Will Rogers once said "GOOD JUDGEMENT COMES FROM EXPERIENCE AND MOST OF THAT COMES FROM BAD JUDGEMENT" seems to apply in just about everything I've ever done. I hope we all live to make more mistakes and learn a lot next year.


----------



## rjmoses (Apr 4, 2010)

As I get more experience and learn more, I find I still make mistakes.

I just make fewer and smaller mistakes, recognize them faster and fix them up sooner.

Ralph


----------



## Vol (Jul 5, 2009)

The biggest factor in agriculture is ALWAYS the weather.....and I am sure glad man has no control over it.

Regards, Mike


----------



## Teslan (Aug 20, 2011)

Bgriffin856 said:


> I will say i have learned more in the past 4 years since graduating high school than i ever did in school. Each day in the dairy business has new problems and questions that need solved and figuring out


Probably none of that experience you could have gotten in a college.


----------



## JD3430 (Jan 1, 2012)

My lesson:
MAKE AS MUCH HIGH QUALITY HAY AS POSSIBLE- SELLS FOR MORE MONEY.


----------



## kyfred (Dec 23, 2009)

Teslan said:


> Probably none of that experience you could have gotten in a college.

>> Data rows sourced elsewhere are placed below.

===== config.mk =====
export PLATFORM = sky130hd
export DESIGN_NAME = line_path_stepper_unit
export DESIGN_NICKNAME = d
export VERILOG_FILES = /design/src/design/lps_pkg.sv /design/src/design/lps_step.sv /design/src/design/lps_obuf.sv /design/src/design/line_path_stepper_unit.sv
export VERILOG_INCLUDE_DIRS = /design/src /design/src/design
export SDC_FILE = /design/constraint.sdc
export NUM_CORES = 1
export LEC_CHECK = 0
export ABC_AREA = 1
export BUFFER_PORTS_ARGS = -buffer_cell sky130_fd_sc_hd__buf_2
export CAP_MARGIN = 0
export CORE_ASPECT_RATIO = 0.8
export CORE_MARGIN = 2
export CORE_UTILIZATION = 35
export DETAILED_ROUTE_END_ITERATION = 10
export GPL_TIMING_DRIVEN = 0
export MAX_ROUTING_LAYER = met4
export SYNTH_ARGS = -nofsm -noshare
export SYNTH_HDL_FRONTEND = slang
export SYNTH_SLANG_ARGS = --single-unit

===== constraint.sdc =====
create_clock -name clk -period 13.4 [get_ports clk]
set_clock_uncertainty 0.2 [all_clocks]
set_input_delay 1.34 -clock clk [delete_from_list [all_inputs] [get_ports clk]]
set_output_delay 1.34 -clock clk [all_outputs]
set_load 0.02 [all_outputs]

===== src/design/assert_macros.svh =====
// Assertion macros shared by the line path stepper RTL.
// Included by the top level; no other dependencies.
`ifndef ASSERT_MACROS_SVH
`define ASSERT_MACROS_SVH

// Same-cycle implication, disabled while reset is asserted.
`define LPS_ASSERT_NOW(label, clk, rst_n, ante, cons) \
  label: assert property (@(posedge clk) disable iff (!rst_n) (ante) |-> (cons)) \
    else $error("line path stepper check failed");

// Next-cycle implication, disabled while reset is asserted.
`define LPS_ASSERT_NEXT(label, clk, rst_n, ante, cons) \
  label: assert property (@(posedge clk) disable iff (!rst_n) (ante) |=> (cons)) \
    else $error("line path stepper check failed");

`endif


===== src/design/lps_pkg.sv =====
// Shared types and constants for the line path stepper.
// No dependencies.
package lps_pkg;

  // Tile coordinates are reported masked to this many bits.
  localparam int TILE_BITS = 9;

  // Beat kind carried on in_tuser.
  typedef enum logic [0:0] {
    MODE_LOAD = 1'b0,
    MODE_TICK = 1'b1
  } lps_mode_e;

endpackage


===== src/design/lps_step.sv =====
// Next-state logic of the line stepper: load a new line or advance one tick.
// Depends on lps_pkg.
module lps_step
  import lps_pkg::*;
#(
  parameter int COORD_BITS = 12
) (
  input  lps_mode_e                      mode,
  input  logic [COORD_BITS-1:0]          src_x,
  input  logic [COORD_BITS-1:0]          src_y,
  input  logic [COORD_BITS-1:0]          dst_x,
  input  logic [COORD_BITS-1:0]          dst_y,
  input  logic [COORD_BITS-1:0]          cur_x_r,
  input  logic [COORD_BITS-1:0]          cur_y_r,
  input  logic [COORD_BITS-1:0]          goal_x_r,
  input  logic [COORD_BITS-1:0]          goal_y_r,
  input  logic signed [COORD_BITS+1:0]   remain_x_r,
  input  logic signed [COORD_BITS+1:0]   remain_y_r,
  input  logic signed [COORD_BITS+3:0]   step_error_r,
  input  logic                           major_is_y_r,
  output logic [COORD_BITS-1:0]          cur_x_nxt,
  output logic [COORD_BITS-1:0]          cur_y_nxt,
  output logic [COORD_BITS-1:0]          goal_x_nxt,
  output logic [COORD_BITS-1:0]          goal_y_nxt,
  output logic signed [COORD_BITS+1:0]   remain_x_nxt,
  output logic signed [COORD_BITS+1:0]   remain_y_nxt,
  output logic signed [COORD_BITS+3:0]   step_error_nxt,
  output logic                           major_is_y_nxt,
  output logic                           arrived
);

  localparam int RB = COORD_BITS + 2;
  localparam int EB = COORD_BITS + 4;

  function automatic logic [COORD_BITS-1:0] step_toward(
    input logic [COORD_BITS-1:0] pos,
    input logic [COORD_BITS-1:0] goal
  );
    logic [COORD_BITS-1:0] res;
    if (pos < goal) begin
      res = pos + COORD_BITS'(1);
    end else if (pos > goal) begin
      res = pos - COORD_BITS'(1);
    end else begin
      res = pos;
    end
    return res;
  endfunction

  logic [COORD_BITS-1:0] ax, ay;
  logic [EB-1:0]         ax_e, ay_e;
  logic [RB:0]           remain_sum;
  logic                  at_goal;
  logic [EB-1:0]         rx_e, ry_e, err_add, err_new;
  logic                  minor_step;

  always_comb begin
    ax = (src_x > dst_x) ? (src_x - dst_x) : (dst_x - src_x);
    ay = (src_y > dst_y) ? (src_y - dst_y) : (dst_y - src_y);
    ax_e = EB'(ax);
    ay_e = EB'(ay);

    remain_sum = {remain_x_r[RB-1], remain_x_r} + {remain_y_r[RB-1], remain_y_r};
    at_goal    = remain_sum[RB] || (remain_sum == '0);

    rx_e = {{2{remain_x_r[RB-1]}}, remain_x_r};
    ry_e = {{2{remain_y_r[RB-1]}}, remain_y_r};

    // Error term: add twice the minor delta, less twice the major one after a minor step.
    if (!major_is_y_r) begin
      err_add = step_error_r[EB-1] ? (ry_e << 1) : ((ry_e - rx_e) << 1);
    end else begin
      err_add = step_error_r[EB-1] ? (rx_e << 1) : ((rx_e - ry_e) << 1);
    end
    err_new    = step_error_r + err_add;
    minor_step = !err_new[EB-1];

    cur_x_nxt      = cur_x_r;
    cur_y_nxt      = cur_y_r;
    goal_x_nxt     = goal_x_r;
    goal_y_nxt     = goal_y_r;
    remain_x_nxt   = remain_x_r;
    remain_y_nxt   = remain_y_r;
    step_error_nxt = step_error_r;
    major_is_y_nxt = major_is_y_r;
    arrived        = 1'b0;

    unique case (mode)
      MODE_LOAD: begin
        cur_x_nxt      = src_x;
        cur_y_nxt      = src_y;
        goal_x_nxt     = dst_x;
        goal_y_nxt     = dst_y;
        remain_x_nxt   = RB'(ax);
        remain_y_nxt   = RB'(ay);
        major_is_y_nxt = (ax < ay);
        if (ax < ay) begin
          step_error_nxt = (ax_e << 1) - ay_e;
        end else if (ay < ax) begin
          step_error_nxt = (ay_e << 1) - ax_e;
        end else begin
          step_error_nxt = '0;
        end
        arrived = (ax == '0) && (ay == '0);
      end
      MODE_TICK: begin
        if (at_goal) begin
          arrived = 1'b1;
        end else begin
          step_error_nxt = err_new;
          if (!major_is_y_r) begin
            remain_x_nxt = remain_x_r - RB'(1);
            cur_x_nxt    = step_toward(cur_x_r, goal_x_r);
            if (minor_step) begin
              remain_y_nxt = remain_y_r - RB'(1);
              cur_y_nxt    = step_toward(cur_y_r, goal_y_r);
            end
          end else begin
            remain_y_nxt = remain_y_r - RB'(1);
            cur_y_nxt    = step_toward(cur_y_r, goal_y_r);
            if (minor_step) begin
              remain_x_nxt = remain_x_r - RB'(1);
              cur_x_nxt    = step_toward(cur_x_r, goal_x_r);
            end
          end
        end
      end
      default: begin
        arrived = 1'b0;
      end
    endcase
  end

endmodule


===== src/design/lps_obuf.sv =====
// Two-entry result buffer: output register plus skid register.
// No dependencies.
module lps_obuf #(
  parameter int WIDTH = 48
) (
  input  logic             clk,
  input  logic             rst_n,
  input  logic             push,
  input  logic [WIDTH-1:0] push_data,
  output logic             can_push,
  output logic             out_valid,
  input  logic             out_ready,
  output logic [WIDTH-1:0] out_data
);

  logic             main_valid_r, main_valid_nxt;
  logic             skid_valid_r, skid_valid_nxt;
  logic [WIDTH-1:0] main_data_r, main_data_nxt;
  logic [WIDTH-1:0] skid_data_r, skid_data_nxt;
  logic             main_free;

  assign can_push  = !skid_valid_r;
  assign out_valid = main_valid_r;
  assign out_data  = main_data_r;
  assign main_free = !main_valid_r || out_ready;

  always_comb begin
    main_valid_nxt = main_valid_r;
    main_data_nxt  = main_data_r;
    skid_valid_nxt = skid_valid_r;
    skid_data_nxt  = skid_data_r;
    if (main_free) begin
      // Refill the output register, oldest beat first.
      if (skid_valid_r) begin
        main_valid_nxt = 1'b1;
        main_data_nxt  = skid_data_r;
        skid_valid_nxt = 1'b0;
      end else begin
        main_valid_nxt = push;
        main_data_nxt  = push_data;
      end
    end else if (push) begin
      skid_valid_nxt = 1'b1;
      skid_data_nxt  = push_data;
    end
  end

  always_ff @(posedge clk) begin
    if (!rst_n) begin
      main_valid_r <= 1'b0;
      skid_valid_r <= 1'b0;
    end else begin
      main_valid_r <= main_valid_nxt;
      skid_valid_r <= skid_valid_nxt;
    end
  end

  always_ff @(posedge clk) begin
    main_data_r <= main_data_nxt;
    skid_data_r <= skid_data_nxt;
  end

endmodule


===== src/design/line_path_stepper_unit.sv =====
// Top level of the line path stepper: state registers, tile divide, result buffer.
// Depends on lps_pkg, lps_step, lps_obuf and assert_macros.svh.
//
//  channel | direction | tdata                          | tuser
//  --------+-----------+--------------------------------+------------------
//  in_*    | slave     | src_x, src_y, dst_x, dst_y     | mode (load/tick)
//  out_*   | master    | pos_x, pos_y, tile_x, tile_y,  | none
//          |           | arrived                        |
//
// Flow: one beat per clock in both directions while neither side stalls; each result is
// registered as its input beat is taken. The line state and the result register are
// updated in the same edge, so a tick depends only on state left by the previous beat.
// Reset: rst_n (synchronous) clears the line state to zero and empties the buffer.
// Stalls: an output register and a skid register hold up to two results; in_tready drops
// only when both are full, so one more beat is taken while a result waits.
`include "assert_macros.svh"

module line_path_stepper_unit
  import lps_pkg::*;
#(
  parameter int SUBTILE    = 15,
  parameter int COORD_BITS = 12
) (
  input  logic clk,
  input  logic rst_n,

  input  logic                                   in_tvalid,
  output logic                                   in_tready,
  // src_x, src_y, dst_x, dst_y from bit 0 up, zero padding to a whole byte
  input  logic [((4*COORD_BITS+7)/8)*8-1:0]      in_tdata,
  // mode
  input  logic                                   in_tuser,

  output logic                                   out_tvalid,
  input  logic                                   out_tready,
  // pos_x, pos_y, tile_x, tile_y, arrived from bit 0 up, zero padding to a whole byte
  output logic [((2*COORD_BITS+2*9+1+7)/8)*8-1:0] out_tdata
);

  localparam int RB      = COORD_BITS + 2;
  localparam int EB      = COORD_BITS + 4;
  localparam int RES_W   = 2 * COORD_BITS + 2 * TILE_BITS + 1;
  localparam int OUT_W   = ((2 * COORD_BITS + 2 * 9 + 1 + 7) / 8) * 8;
  // Reciprocal for the divide by SUBTILE: rounded up, exact for every coordinate.
  localparam int     SHIFT   = COORD_BITS + 7;
  localparam int     RECIP_W = SHIFT + 1;
  localparam longint RECIP_L = ((longint'(1) << SHIFT) + SUBTILE - 1) / SUBTILE;
  localparam logic [RECIP_W-1:0] RECIP = RECIP_W'(RECIP_L);
  localparam int     PROD_W  = COORD_BITS + RECIP_W;

  logic in_acc;

  // Input fields
  logic [COORD_BITS-1:0] src_x, src_y, dst_x, dst_y;
  lps_mode_e             mode;

  // Line state
  logic [COORD_BITS-1:0] cur_x_r, cur_y_r, goal_x_r, goal_y_r;
  logic [COORD_BITS-1:0] cur_x_nxt, cur_y_nxt, goal_x_nxt, goal_y_nxt;
  logic signed [RB-1:0]  remain_x_r, remain_y_r, remain_x_nxt, remain_y_nxt;
  logic signed [EB-1:0]  step_error_r, step_error_nxt;
  logic                  major_is_y_r, major_is_y_nxt;
  logic                  arrived;

  // Result
  logic [PROD_W-1:0]     prod_x, prod_y;
  logic [TILE_BITS-1:0]  tile_x, tile_y;
  logic [OUT_W-1:0]      res_data;
  logic                  buf_can_push;

  // Beat classes watched by the checks below
  logic                  load_acc, hold_tick;

  assign src_x = in_tdata[0*COORD_BITS +: COORD_BITS];
  assign src_y = in_tdata[1*COORD_BITS +: COORD_BITS];
  assign dst_x = in_tdata[2*COORD_BITS +: COORD_BITS];
  assign dst_y = in_tdata[3*COORD_BITS +: COORD_BITS];
  assign mode  = lps_mode_e'(in_tuser);

  assign in_tready = buf_can_push;
  assign in_acc    = in_tvalid && in_tready;

  lps_step #(
    .COORD_BITS (COORD_BITS)
  ) u_step (
    .mode           (mode),
    .src_x          (src_x),
    .src_y          (src_y),
    .dst_x          (dst_x),
    .dst_y          (dst_y),
    .cur_x_r        (cur_x_r),
    .cur_y_r        (cur_y_r),
    .goal_x_r       (goal_x_r),
    .goal_y_r       (goal_y_r),
    .remain_x_r     (remain_x_r),
    .remain_y_r     (remain_y_r),
    .step_error_r   (step_error_r),
    .major_is_y_r   (major_is_y_r),
    .cur_x_nxt      (cur_x_nxt),
    .cur_y_nxt      (cur_y_nxt),
    .goal_x_nxt     (goal_x_nxt),
    .goal_y_nxt     (goal_y_nxt),
    .remain_x_nxt   (remain_x_nxt),
    .remain_y_nxt   (remain_y_nxt),
    .step_error_nxt (step_error_nxt),
    .major_is_y_nxt (major_is_y_nxt),
    .arrived        (arrived)
  );

  // Hold the line state; advance it on every accepted beat.
  always_ff @(posedge clk) begin
    if (!rst_n) begin
      cur_x_r      <= '0;
      cur_y_r      <= '0;
      goal_x_r     <= '0;
      goal_y_r     <= '0;
      remain_x_r   <= '0;
      remain_y_r   <= '0;
      step_error_r <= '0;
      major_is_y_r <= 1'b0;
    end else if (in_acc) begin
      cur_x_r      <= cur_x_nxt;
      cur_y_r      <= cur_y_nxt;
      goal_x_r     <= goal_x_nxt;
      goal_y_r     <= goal_y_nxt;
      remain_x_r   <= remain_x_nxt;
      remain_y_r   <= remain_y_nxt;
      step_error_r <= step_error_nxt;
      major_is_y_r <= major_is_y_nxt;
    end
  end

  // Tile = position / SUBTILE via multiply by the rounded-up reciprocal, then shift.
  assign prod_x = PROD_W'(cur_x_nxt) * PROD_W'(RECIP);
  assign prod_y = PROD_W'(cur_y_nxt) * PROD_W'(RECIP);
  assign tile_x = prod_x[SHIFT +: TILE_BITS];
  assign tile_y = prod_y[SHIFT +: TILE_BITS];

  assign res_data = OUT_W'({arrived, tile_y, tile_x, cur_y_nxt, cur_x_nxt});

  lps_obuf #(
    .WIDTH (OUT_W)
  ) u_obuf (
    .clk       (clk),
    .rst_n     (rst_n),
    .push      (in_acc),
    .push_data (res_data),
    .can_push  (buf_can_push),
    .out_valid (out_tvalid),
    .out_ready (out_tready),
    .out_data  (out_tdata)
  );

  assign load_acc  = in_acc && (mode == MODE_LOAD);
  assign hold_tick = in_acc && (mode == MODE_TICK) && arrived;

  // A load places the position at the source.
  `LPS_ASSERT_NEXT(a_load_sets_pos, clk, rst_n, load_acc, {cur_y_r, cur_x_r} == $past({src_y, src_x}))
  // A tick that reports arrival leaves the position where it was.
  `LPS_ASSERT_NEXT(a_arrived_holds, clk, rst_n, hold_tick, $stable({cur_y_r, cur_x_r}))
  // Input back-pressure only while a result is on offer.
  `LPS_ASSERT_NOW(a_stall_has_beat, clk, rst_n, !in_tready, out_tvalid)
  // Every accepted beat leaves a result to deliver.
  `LPS_ASSERT_NEXT(a_accept_gives_beat, clk, rst_n, in_acc, out_tvalid)

  // Result width check on every accepted beat: the packed result fits the port.
  localparam int RES_SPARE = OUT_W - RES_W;
  `LPS_ASSERT_NOW(a_res_fits, clk, rst_n, in_acc, RES_SPARE >= 0)

endmodule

I think the lessons learned from mistakes made from trying are remembered more than what you read about in a textbook. Not that a textbook is not important. The thing I like about the Haytalk website is everyone on Haytalk is human and make mistakes but let everyone know about their mistakes or what works so others won't make the same mistakes and will be able to move foward and hopfully prosper. Seems everyone here is friendly and ready to help with advice.


----------



## Chessiedog (Jul 24, 2009)

cornshucker said:


> Will Rogers once said "GOOD JUDGEMENT COMES FROM EXPERIENCE AND MOST OF THAT COMES FROM BAD JUDGEMENT" seems to apply in just about everything I've ever done. I hope we all live to make more mistakes and learn a lot next year.


Guy told me too as long as his equipment is sitting in the barn, it runs perfect .


----------



## Chessiedog (Jul 24, 2009)

kyfred said:


> I think the lessons learned from mistakes made from trying are remembered more than what you read about in a textbook. Not that a textbook is not important. The thing I like about the Haytalk website is everyone on Haytalk is human and make mistakes but let everyone know about their mistakes or what works so others won't make the same mistakes and will be able to move foward and hopfully prosper. Seems everyone here is friendly and ready to help with advice.

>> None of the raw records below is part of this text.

File: src/sv/sorted_id_set_filter_defines.svh
// ----------------------------------------------------------------------------
// Sorted ID set filter assertion macros
// Shared concurrent assertion forms, clocked on clk and quiet during reset.
// ----------------------------------------------------------------------------
`ifndef SORTED_ID_SET_FILTER_DEFINES_SVH
`define SORTED_ID_SET_FILTER_DEFINES_SVH

// The consequent must hold in the same cycle as the antecedent.
`define SISF_ASSERT_SAME(lbl, ante, cons, msg) \
    lbl: assert property (@(posedge clk) disable iff (!rst_n) (ante) |-> (cons)) \
        else $error(msg);

// The consequent must hold in the cycle after the antecedent.
`define SISF_ASSERT_NEXT(lbl, ante, cons, msg) \
    lbl: assert property (@(posedge clk) disable iff (!rst_n) (ante) |=> (cons)) \
        else $error(msg);

`endif

File: src/sv/sisf_ram.sv
// ----------------------------------------------------------------------------
// Generic single-port-write, single-port-read RAM
// One write and one registered read per cycle.
// ----------------------------------------------------------------------------
module sisf_ram #(
    parameter int WIDTH = 16,
    parameter int DEPTH = 64
) (
    input  logic                                       clk,
    input  logic                                       we,
    input  logic [((DEPTH > 1) ? $clog2(DEPTH) : 1)-1:0] waddr,
    input  logic [WIDTH-1:0]                           wdata,
    input  logic [((DEPTH > 1) ? $clog2(DEPTH) : 1)-1:0] raddr,
    output logic [WIDTH-1:0]                           rdata
);

    logic [WIDTH-1:0] mem [DEPTH];

    always_ff @(posedge clk)
    begin
        if (we)
        begin
            mem[waddr] <= wdata;
        end
        rdata <= mem[raddr];
    end

endmodule

File: config.mk
export PLATFORM = sky130hd
export DESIGN_NAME = sisf_ram
export DESIGN_NICKNAME = d
export VERILOG_FILES = /design/src/sv/sorted_id_set_filter_defines.svh /design/src/sv/sisf_ram.sv
export SDC_FILE = /design/constraint.sdc
export NUM_CORES = 1
export LEC_CHECK = 0
export ABC_AREA = 1
export BUFFER_PORTS_ARGS = -buffer_cell sky130_fd_sc_hd__buf_2
export CAP_MARGIN = 30
export CORE_ASPECT_RATIO = 0.5
export CORE_MARGIN = 2
export CORE_UTILIZATION = 35
export DETAILED_ROUTE_END_ITERATION = 8
export GPL_TIMING_DRIVEN = 0
export PLACE_DENSITY_LB_ADDON = 0.05
export SLEW_MARGIN = 20
export SYNTH_ARGS = -nofsm -noshare
export SYNTH_HDL_FRONTEND = slang
export SYNTH_SLANG_ARGS = --single-unit
File: constraint.sdc
create_clock -name clk -period 3.9 [get_ports clk]
set_input_delay 0.78 -clock clk [delete_from_list [all_inputs] [get_ports clk]]
set_output_delay 0.78 -clock clk [all_outputs]
set_load 0.005 [all_outputs]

Bad thing about finding them yourself ,they can sure be costly .


----------



## Bgriffin856 (Nov 13, 2013)

Teslan said:


> Probably none of that experience you could have gotten in a college.


Hands on is how i learn best. Observe and thinking and using your brain goes along way. You need the real life experiences that text books can't teach you. My college money is is invested in land. Much better investment to me


----------



## Bgriffin856 (Nov 13, 2013)

Chessiedog said:


> Bad thing about finding them yourself ,they can sure be costly .


Better than hiring someone to make them... that could be more costly


----------